Despedida a un «creador nato»

Hijos y familiares del artista Alfredo Menéndez durante el funeral celebrado en la iglesia de San Félix de Candás. / TAREK HALABI
Hijos y familiares del artista Alfredo Menéndez durante el funeral celebrado en la iglesia de San Félix de Candás. / TAREK HALABI

Las cofradías de la Virgen del Rosario y la Dolorosa quisieron agradecer el trabajo del pintor, quien realizó los grabados de los pendones procesionalesLa iglesia de San Félix se llena en el funeral del artista local Alfredo Menéndez

ALICIA G.-OVIES CANDÁS.

Amigo, buen hombre, sensible. Los adjetivos para describir a Alfredo Menéndez son múltiples y no han dejado de repetirse en los últimos días. El artista ha logrado dejar tras de sí una estela de cariño que perdurará a pesar del paso del tiempo y que ha quedado plasmada en todas sus obras. Candás ha querido devolverle estos días a su familia el amor que el pintor le demostró a la villa marinera a lo largo de toda su vida y lo ha hecho a través de numerosas muestras de afecto que su hijo, Alfredo, no ha dejado de repetir. La última, ayer, durante su funeral.

«Alfredo fue entregándose constantemente a los demás, intentando transmitir un ánimo por la vida que era contagioso», afirmó el párroco candasín Abundio Martínez, quien actualmente es canónigo cantor de la catedral San Salvador de Oviedo. Él fue el encargado de oficiar el funeral en una iglesia de San Félix llena de amigos y vecinos que quisieron darle el último adiós.
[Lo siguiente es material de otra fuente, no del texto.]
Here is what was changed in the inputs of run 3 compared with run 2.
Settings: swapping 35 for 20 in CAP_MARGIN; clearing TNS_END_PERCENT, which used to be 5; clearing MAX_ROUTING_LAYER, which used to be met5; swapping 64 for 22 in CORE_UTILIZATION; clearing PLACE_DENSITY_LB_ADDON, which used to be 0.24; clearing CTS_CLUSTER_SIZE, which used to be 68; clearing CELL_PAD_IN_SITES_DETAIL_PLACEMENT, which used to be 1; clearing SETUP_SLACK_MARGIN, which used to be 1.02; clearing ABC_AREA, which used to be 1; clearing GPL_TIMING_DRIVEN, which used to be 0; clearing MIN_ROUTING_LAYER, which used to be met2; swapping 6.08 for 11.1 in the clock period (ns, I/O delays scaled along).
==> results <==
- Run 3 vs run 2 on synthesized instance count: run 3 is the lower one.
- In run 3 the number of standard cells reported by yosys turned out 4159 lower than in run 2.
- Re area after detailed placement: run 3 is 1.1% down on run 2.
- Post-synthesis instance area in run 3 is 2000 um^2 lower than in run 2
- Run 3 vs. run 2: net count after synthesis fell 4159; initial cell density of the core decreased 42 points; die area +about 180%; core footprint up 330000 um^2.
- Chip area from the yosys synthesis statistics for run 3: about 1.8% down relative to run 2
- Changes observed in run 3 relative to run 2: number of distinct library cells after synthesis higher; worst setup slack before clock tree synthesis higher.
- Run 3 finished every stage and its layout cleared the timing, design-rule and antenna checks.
run 1:
==> flow/design.v (excerpt) <==
module calc(
    input clk,  
    input rst_n,  
    input [7:0] num,
    input [2:0] op,
    input start,
    output reg [15:0] result,
    output reg [15:0] display_val,  
    output [2:0] led_op,  
    output reg stop
);
export LEC_CHECK = 0
export CAP_MARGIN = 15
export CELL_PAD_IN_SITES_GLOBAL_PLACEMENT = 1
export CORE_ASPECT_RATIO = 2.0
export CORE_MARGIN = 2
export CORE_UTILIZATION = 64
export CTS_CLUSTER_SIZE = 18
export GPL_TIMING_DRIVEN = 1
export HOLD_SLACK_MARGIN = 0.04
export MIN_ROUTING_LAYER = met1
export PLACE_DENSITY_LB_ADDON = 0.15
export SETUP_SLACK_MARGIN = 5.0
export SLEW_MARGIN = 20
create_clock -name core_clock -period 62.3 [get_ports {clk}]
run.sh (not shown) runs the stock make flow with config.mk's settings and CLKGATE_MAP_FILE=.
Stage in which a tool error killed run 1: 5_1_grt.
Modified inputs, run 2 compared to run 1
==> flow/config.mk <==
export PLATFORM = sky130hd
export DESIGN_NAME = calc
export DESIGN_NICKNAME = calc
export VERILOG_FILES = /design/flow/design.v
export SDC_FILE = /design/flow/constraint.sdc
export NUM_CORES = 4
export LEC_CHECK = 0
export CAP_MARGIN = 15
export CELL_PAD_IN_SITES_GLOBAL_PLACEMENT = 1
export CORE_MARGIN = 2
export CORE_UTILIZATION = 57
export CTS_CLUSTER_DIAMETER = 248
export GPL_ROUTABILITY_DRIVEN = 1
export GPL_TIMING_DRIVEN = 1
export MIN_ROUTING_LAYER = met1
export PLACE_DENSITY = 0.62
export SETUP_SLACK_MARGIN = 2.37
export SLEW_MARGIN = 40
export TNS_END_PERCENT = 10
==> flow/constraint.sdc <==
create_clock -name core_clock -period 43.2 [get_ports {clk}]
set_input_delay 8.6400 -clock core_clock [delete_from_list [all_inputs] [get_ports {clk}]]
set_output_delay 8.6400 -clock core_clock [all_outputs]
set_load 0.01 [all_outputs]
--- outcome ---
Run 2 ran in full, but the layout does not pass; the checks complain about setup timing.
Run 1 got as far as 5_1_grt, where a tool error ended the run.
Summary: with run 1 as the reference, number of cells after detailed placement in run 2 moved up by more than a quarter.
Changes observed in run 2 relative to run 1: chip area estimate from yosys synthesis roughly the same; die outline height lower; worst slack at placement lower.
Compared with run 1, in run 2 synthesized cell area has remained practically unchanged; net count entering floorplan has remained practically unchanged.
What run 1 reported for placer's final routability congestion estimate has to be multiplied by 0.920 to get the figure for run 2.

---

calc again, from the RTL that the note above started with.
Settings: LEC_CHECK=0, CAP_MARGIN=20, CORE_MARGIN=2, CORE_UTILIZATION=72, HOLD_SLACK_MARGIN=-0.09, PLACE_DENSITY_LB_ADDON=0.24, SLEW_MARGIN=20, TNS_END_PERCENT=5; clock period 32.1 ns.
The starting point did not get past detailed placement.
==> next run, changes <==
Settings changed: CORE_UTILIZATION 72 to 59, HOLD_SLACK_MARGIN -0.09 to not set, PLACE_DENSITY_LB_ADDON 0.24 to not set, SETUP_SLACK_MARGIN set to 5.0, TNS_END_PERCENT 5 to not set.
Clock period 32.1 ns to 47.8 ns, I/O delays scaled along.
What happened: This time the run finished but fails on setup timing. Die area increases by 22%. Area after synthesis stays the same. Synthesized cell count is unchanged.
==> next run, changes <==
Settings changed: SETUP_SLACK_MARGIN 5.0 to not set.
Clock period 47.8 ns to 29.2 ns, I/O delays scaled along.
- This time the run did not get past global routing, error GRT-0232
- synthesized cell count stays the same
- area after synthesis is unchanged
- die area stays the same
==> next run, changes <==
Settings changed: CORE_UTILIZATION 59 to 20, PLACE_DENSITY set to 0.6.
Clock period 29.2 ns to 56.7 ns, I/O delays scaled along.
Result: Now the flow went through all stages and came out clean; die area rises to 2.9 times its value; synthesized area is unchanged; synthesized cell count is unchanged.

---

calc again, from the RTL that the note above started with.
==> flow/design.v (excerpt) <==
module calc(
    input clk,  
    input rst_n,  
    input [7:0] num,
    input [2:0] op,
    input start,
    output reg [15:0] result,
    output reg [15:0] display_val,  
    output [2:0] led_op,  
    output reg stop
);
clock: 55.0 ns
lec_check: 0
abc_area: 1
cap_margin: 20
cell_pad_in_sites_detail_placement: 2
cell_pad_in_sites_global_placement: 3
core_margin: 2
core_utilization: 23
cts_cluster_diameter: 84
gpl_routability_driven: 0
hold_slack_margin: 0.03
place_density: 0.38
setup_slack_margin: 0.16
slew_margin: 20
The first run ran to the end with no violations.
Change:
==> flow/config.mk (replaced) <==
export PLATFORM = sky130hd
export DESIGN_NAME = calc
export DESIGN_NICKNAME = calc
export VERILOG_FILES = /design/flow/design.v
export SDC_FILE = /design/flow/constraint.sdc
export NUM_CORES = 4
export LEC_CHECK = 0
export CAP_MARGIN = 20
export CORE_ASPECT_RATIO = 0.5
export CORE_MARGIN = 2
export CORE_UTILIZATION = 40
export PLACE_DENSITY = 0.6
export SETUP_SLACK_MARGIN = -2.0
export SLEW_MARGIN = 20
export TNS_END_PERCENT = 5
Non-clock buffer count grows by 179.
Die area came out lower by well over a third.
Sequential share of layout area is about the same.
Register-to-register slack got worse by 4000 ps.
Worst hold slack barely changes.
Core utilization rose by 20 points.
Change:
==> flow/config.mk (replaced) <==
export PLATFORM = sky130hd
export DESIGN_NAME = calc
export DESIGN_NICKNAME = calc
export VERILOG_FILES = /design/flow/design.v
export SDC_FILE = /design/flow/constraint.sdc
export NUM_CORES = 4
export LEC_CHECK = 0
export ABC_AREA = 1
export CAP_MARGIN = 20
export CORE_MARGIN = 2
export CORE_UTILIZATION = 40
export CTS_CLUSTER_DIAMETER = 386
export CTS_CLUSTER_SIZE = 29
export SLEW_MARGIN = 0
What happened: Wire length drops by 9.0%. Die size is higher by 3.3%. Cell area shrinks by 2.7%. Non-clock buffer count is lower by 198. Setup slack improved by 3600 ps.
Change:
--- a/flow/config.mk
+++ b/flow/config.mk
@@ -7,8 +7,10 @@
 export LEC_CHECK = 0
-export ABC_AREA = 1
+export ABC_AREA = 0
 export CAP_MARGIN = 20
 export CORE_MARGIN = 2
-export CORE_UTILIZATION = 40
+export CORE_UTILIZATION = 20
 export CTS_CLUSTER_DIAMETER = 386
-export CTS_CLUSTER_SIZE = 29
+export CTS_CLUSTER_SIZE = 100
+export GPL_TIMING_DRIVEN = 0
 export SLEW_MARGIN = 0
+export TNS_END_PERCENT = 5
The changed run completed without violations.
Global-route usage is lower by 12 points.
Non-clock buffer count is higher by 382.
Routed wire length rises by 6.7%.
Hold slack is about the same.
Clock-buffer cell count climbs by 1.
Core utilization falls by 17 points.
Critical path depth is higher by 44.
Clock skew stays flat.
Cell count climbs by 7.8%.

---

calc again, from the RTL that the note above started with.
==> flow/design.v (excerpt) <==
module calc(
    input clk,  
    input rst_n,  
    input [7:0] num,
    input [2:0] op,
    input start,
    output reg [15:0] result,
    output reg [15:0] display_val,  
    output [2:0] led_op,  
    output reg stop
);
clock: 55.0 ns
lec_check: 0
abc_area: 1
cap_margin: 20
cell_pad_in_sites_detail_placement: 1
cell_pad_in_sites_global_placement: 1
core_margin: 2
core_utilization: 23
cts_cluster_diameter: 84
gpl_routability_driven: 0
hold_slack_margin: 0.03
min_routing_layer: met2
place_density: 0.38
setup_slack_margin: 0.16
slew_margin: 20
The starting point went through all stages and came out clean.
Next try:
CELL_PAD_IN_SITES_DETAIL_PLACEMENT = default   (was 1)
CELL_PAD_IN_SITES_GLOBAL_PLACEMENT = default   (was 1)
CORE_UTILIZATION = 62   (was 23)
CTS_CLUSTER_DIAMETER = 272   (was 84)
CTS_CLUSTER_SIZE = 100   (was default)
GPL_ROUTABILITY_DRIVEN = default   (was 0)
HOLD_SLACK_MARGIN = default   (was 0.03)
MIN_ROUTING_LAYER = default   (was met2)
PLACE_DENSITY = default   (was 0.38)
SETUP_SLACK_MARGIN = default   (was 0.16)
SLEW_MARGIN = 0   (was 20)
TNS_END_PERCENT = 5   (was default)
Via count came out lower by 30%.
Register-to-register slack degrades by 260 ps.
Setup slack degrades by 260 ps.
Non-clock buffer count fell by 42.
Sequential share of layout area grows by 0.26 points.
Die size went down by 62%.
Routed wire length is lower by 35%.
Cell count shrinks by 17%.
Synthesized area is unchanged.
Next try:
ABC_AREA = default   (was 1)
CORE_ASPECT_RATIO = 0.5   (was default)
CORE_UTILIZATION = 40   (was 62)
CTS_CLUSTER_DIAMETER = default   (was 272)
CTS_CLUSTER_SIZE = default   (was 100)
HOLD_SLACK_MARGIN = 0.3   (was default)
PLACE_DENSITY = 0.6   (was default)
SETUP_SLACK_MARGIN = -2.0   (was default)
SLEW_MARGIN = 20   (was 0)
Design area is higher by 4.3%.
Register-to-register slack is worse by 3600 ps.
Global-route usage fell by 9.1 points.
Clock skew climbs by 8.2 ps.
Worst hold slack barely changes.
First-iteration DRC count went up by 8.9%.
Wire length increases by 14%.
Next try:
ABC_AREA = 0   (was default)
CORE_UTILIZATION = 47   (was 40)
CTS_CLUSTER_DIAMETER = 199   (was default)
CTS_CLUSTER_SIZE = 100   (was default)
HOLD_SLACK_MARGIN = default   (was 0.3)
PLACE_DENSITY = default   (was 0.6)
SETUP_SLACK_MARGIN = default   (was -2.0)
SLEW_MARGIN = 0   (was 20)
Register-to-register slack gets better by 1400 ps.
Routed wire length barely changes.
Design area goes up by 0.93%.
Via count goes down by 0.44%.
Area after synthesis stays the same.
Worst setup slack gets better by 1400 ps.
Hold slack stays flat.
Sequential share of layout area is about the same.
Utilization goes up by 8.0 points.
Cell count goes down by 2.8%.

---

pepper:
Starting RTL as in the previous note.
make LEC_CHECK=0 CAP_MARGIN=20 CORE_MARGIN=2 CORE_UTILIZATION=70 CTS_CLUSTER_SIZE=34 SETUP_SLACK_MARGIN=-0.99 SLEW_MARGIN=20 finish   # period 16.7 ns
Seen in the log of pepper: DPL-0033 during detailed placement, after which the run never completed.
[inputs] nickel vs pepper
--- a/flow/config.mk
+++ b/flow/config.mk
@@ -9,5 +9,5 @@
 export CORE_MARGIN = 2
 export CORE_UTILIZATION = 70
-export CTS_CLUSTER_SIZE = 34
-export SETUP_SLACK_MARGIN = -0.99
+export CTS_CLUSTER_SIZE = 75
+export SETUP_SLACK_MARGIN = 2.69
 export SLEW_MARGIN = 20
==> flow/constraint.sdc <==
create_clock -name core_clock -period 47.8 [get_ports {clk}]
set_input_delay 9.5600 -clock core_clock [delete_from_list [all_inputs] [get_ports {clk}]]
set_output_delay 9.5600 -clock core_clock [all_outputs]
set_load 0.01 [all_outputs]
Findings:
nickel: complete, dirty (capacitance limit, slew limit, setup timing)
Re post-synthesis instance area: no difference whatsoever between pepper and nickel.
pepper → nickel: flop and latch count out of synthesis neither gained nor lost much; number of instances in the synthesized netlist held steady; number of cells in the yosys synthesis report has remained practically unchanged; I/O pin count level.
> inputs changed (nickel -> violet)
--- a/flow/config.mk
+++ b/flow/config.mk
@@ -8,6 +8,5 @@
 export CAP_MARGIN = 20
 export CORE_MARGIN = 2
-export CORE_UTILIZATION = 70
-export CTS_CLUSTER_SIZE = 75
-export SETUP_SLACK_MARGIN = 2.69
+export CORE_UTILIZATION = 40
+export PLACE_DENSITY = 0.6
 export SLEW_MARGIN = 20
==> flow/constraint.sdc <==
create_clock -name core_clock -period 52.6 [get_ports {clk}]
set_input_delay 10.5200 -clock core_clock [delete_from_list [all_inputs] [get_ports {clk}]]
set_output_delay 10.5200 -clock core_clock [all_outputs]
set_load 0.01 [all_outputs]
[summary]
- Summary of nickel and violet: one run falls short of a clean finish, namely nickel.
- No crash in nickel: every stage finished, but the layout fails its final checks due to capacitance limit, slew limit, setup timing.
- Higher smallest setup slack after layout among violet and nickel: violet
- Summary of violet over nickel: final critical-path required period higher.
- Worst hold slack delta (violet -> nickel): insignificant
- Placeable core region in violet is 34,000 µm² higher than in nickel
## Diff of input files: raven against violet
--- a/flow/config.mk
+++ b/flow/config.mk
@@ -8,5 +8,6 @@
 export CAP_MARGIN = 20
 export CORE_MARGIN = 2
-export CORE_UTILIZATION = 40
+export CORE_UTILIZATION = 68
+export CTS_CLUSTER_SIZE = 28
 export PLACE_DENSITY = 0.6
 export SLEW_MARGIN = 20
==> flow/constraint.sdc <==
create_clock -name core_clock -period 44.6 [get_ports {clk}]
set_input_delay 8.9200 -clock core_clock [delete_from_list [all_inputs] [get_ports {clk}]]
set_output_delay 8.9200 -clock core_clock [all_outputs]
set_load 0.01 [all_outputs]
## What came out
violet and raven: one clean run, violet; the rest did not finish clean. Status: raven FAILED at global routing (tool error). In the reports for violet and raven, the larger number of instances in the placed design belongs to raven. Placeable core region delta for raven relative to violet: about 40% lower. violet → raven: number of resized instances in the post-cts repair step rose by 116, number of buffers on the longest clock path stayed essentially flat. Sequential share of the synthesized area: raven vs violet identical. The number of standard-cell rows in the floorplan of raven falls short of that of violet by 24. Re area share of and-or/or-and cells after synthesis: no difference whatsoever between violet and raven. Half-perimeter wire length after detailed placement, violet and raven: smaller value in violet.
Setup changes, raven to sierra
--- a/flow/config.mk
+++ b/flow/config.mk
@@ -7,7 +7,8 @@
 export LEC_CHECK = 0
 export CAP_MARGIN = 20
+export CORE_ASPECT_RATIO = 0.5
 export CORE_MARGIN = 2
-export CORE_UTILIZATION = 68
-export CTS_CLUSTER_SIZE = 28
+export CORE_UTILIZATION = 70
 export PLACE_DENSITY = 0.6
 export SLEW_MARGIN = 20
+export TNS_END_PERCENT = 15
==> flow/constraint.sdc <==
create_clock -name core_clock -period 55.0 [get_ports {clk}]
set_input_delay 11.0000 -clock core_clock [delete_from_list [all_inputs] [get_ports {clk}]]
set_output_delay 11.0000 -clock core_clock [all_outputs]
set_load 0.01 [all_outputs]
--- outcome ---
The final layout from sierra, which completed every stage, passed the timing, design-rule and antenna checks at the end of the flow. Compared with raven, in sierra number of gates given a new drive strength after cts fell by 111; height of the chip fell by about 30%; number of top-level design ports stayed essentially flat; summed standard-cell area reported by yosys stayed essentially flat; number of cells in the design after placement fell by 959. In sierra relative to raven, area inside the core boundary had gone down by a few percent.
### sierra -> garnet
--- a/flow/config.mk
+++ b/flow/config.mk
@@ -9,6 +9,8 @@
 export CORE_ASPECT_RATIO = 0.5
 export CORE_MARGIN = 2
-export CORE_UTILIZATION = 70
+export CORE_UTILIZATION = 40
+export MAX_ROUTING_LAYER = met4
 export PLACE_DENSITY = 0.6
+export SETUP_SLACK_MARGIN = -2.0
 export SLEW_MARGIN = 20
-export TNS_END_PERCENT = 15
+export TNS_END_PERCENT = 5
Results
Cell count of the worst reg-to-reg path (garnet over sierra): decrease, 2
Compared to sierra, garnet leaves more free space in the core.
Per the comparison of garnet with sierra, sequential fraction of the synthesis area barely changed; final standard cell area without fillers barely changed.
garnet vs. sierra: number of vias in the routed layout decreased 1,834, maximum fanout count along the critical path increased 5, final critical-path setup slack increased 0.0042 ns, logic share of the area decreased 1.2 points.
Routed wire length, garnet and sierra, higher one = garnet.

---

## trial 92
Starting RTL as in the previous note.
Settings: LEC_CHECK=0, ABC_AREA=1, CAP_MARGIN=15, CORE_MARGIN=2, CORE_UTILIZATION=70, CTS_CLUSTER_DIAMETER=214, CTS_CLUSTER_SIZE=60, HOLD_SLACK_MARGIN=-0.09, MAX_ROUTING_LAYER=met5, PLACE_DENSITY=0.6, SETUP_SLACK_MARGIN=-1.07, SLEW_MARGIN=20; clock period 37.1 ns.
[flow] trial 92 | stages: complete | final checks: fail | reason: setup timing
## Diff of input files: trial 38 against trial 92
- changing MAX_ROUTING_LAYER from met5 to met4
Results
Diff trial 92 -> trial 38: final worst setup slack lower, number of buffers created by CTS saw little to no change. Compared trial 38 vs trial 92, and path length in cells of the critical path is down in trial 38. Fmax | trial 38 vs trial 92 | trial 38 slower. Layout checks on trial 38: not met. Flow itself completed; violations: setup timing.
==> inputs of run a <==
==> flow/design.v <==
module mux #(parameter N = 32)(
    input  wire [N-1:0] a,
    input  wire [N-1:0] b,
    input  wire sel,
    output reg  [N-1:0] y
);
    always @(*) begin
        y = sel ? b : a;
    end
endmodule
module Extender(
    input  [23:0] Instr,
    input  [1:0]  ImmSrc,
    output reg [31:0] ExtImm
);
    always @(*) begin
        case (ImmSrc)
            2'b00: ExtImm = {24'b0, Instr[7:0]};
            2'b01: ExtImm = {20'b0, Instr[11:0]};
            2'b10: ExtImm = {{6{Instr[23]}}, Instr, 2'b00};
            default: ExtImm = 32'b0;
        endcase
    end
endmodule
module alu (
    input  [31:0] A,   
    input  [31:0] B,    
    input  [1:0]  ALUControl,
    output reg  [31:0] Result,
    output reg         N,     
    output reg         Z,     
    output reg         C,     
    output reg         V      
);
     reg [32:0] temp;
  always @(*) begin
   temp = 33'd0;
   case( ALUControl)
    2'b00: begin
     temp = {1'b0, A} + {1'b0, B};
     Result = A+B;
    end
    2'b01: begin
     temp = {1'b0, A} - {1'b0, B};
     Result = A-B;
    end
    2'b10: begin
     Result = A & B;
    end
    2'b11: begin
     Result = A | B;
    end
   endcase
    C = ~ALUControl[1] & temp[32];
    V =  ~(A[31]^B[31]^ALUControl[0]) & (A[31]^Result[31])&~ALUControl[1];
    N =  Result[31];
    Z = (Result==0);
  end
endmodule
module Register_file(
    input         clk,
    input         WE3,           
    input  [3:0]  A1,            
    input  [3:0]  A2,            
    input  [3:0]  A3,            
    input  [31:0] R15,           
    input  [31:0] WD3,           
    output [31:0] RD1,           
    output [31:0] RD2            
);
    reg [31:0] rf[0:15];
    integer i;
    assign RD1 = (A1 == 4'd15) ? R15 : rf[A1];
    assign RD2 = (A2 == 4'd15) ? R15 : rf[A2];
    always @(posedge clk) begin
        if (WE3 && (A3 != 4'd15)) begin
            rf[A3] <= WD3;
        end
    end
endmodule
Menéndez falleció el lunes a los 83 años debido a una enfermedad cardiaca que le habían detectado hace un tiempo. Fue su sensibilidad, en palabras del párroco, lo que le llevó a plasmar en sus obras las escenas de Candás y sacar adelante tantas iniciativas. Actividades que «nos hacían vivir lo cotidiano de forma más feliz». Su pasión por la vida lo hubiera llevado, apuntó, a estar siempre «con nosotros, sobretodo con sus nietos». Fueron ellos los encargados de cargar ayer con el féretro de su abuelo hasta el interior de la iglesia. Posteriormente, el cuerpo fue trasladado al cementerio municipal, donde fue enterrado en la más estricta intimidad.

Uno de los dos últimos legados de Menéndez fueron los grabados de los pendones procesionales de las dos cofradías de la localidad, la de la Virgen del Rosario y la de la Dolorosa. Ambas entidades quisieron tener ayer unas palabras para el artista. La encargada de hacerlo fue la periodista María Teresa Álvarez, quien le agradeció su labor. Según dijo, el pueblo de Candás siempre estará en deuda con él. Ella tuvo la oportunidad de conocer al candasín, a quien calificó como «un creador nato y un hombre bueno», de forma personal, tras compartir con él numerosas conversaciones, según dijo. La última, confesó, fue el 14 de septiembre, coincidiendo con la celebración del Cristo.

Álvarez destacó, una vez más, el amor de Menéndez por Candás, el cual, afirmó, «no sería lo mismo sin él». Asimismo, aseguró que no había nadie mejor para ser nombrado Hijo Predilecto, título que le otorgaron el pasado mes de septiembre. «Nunca te olvidaremos», concluyó.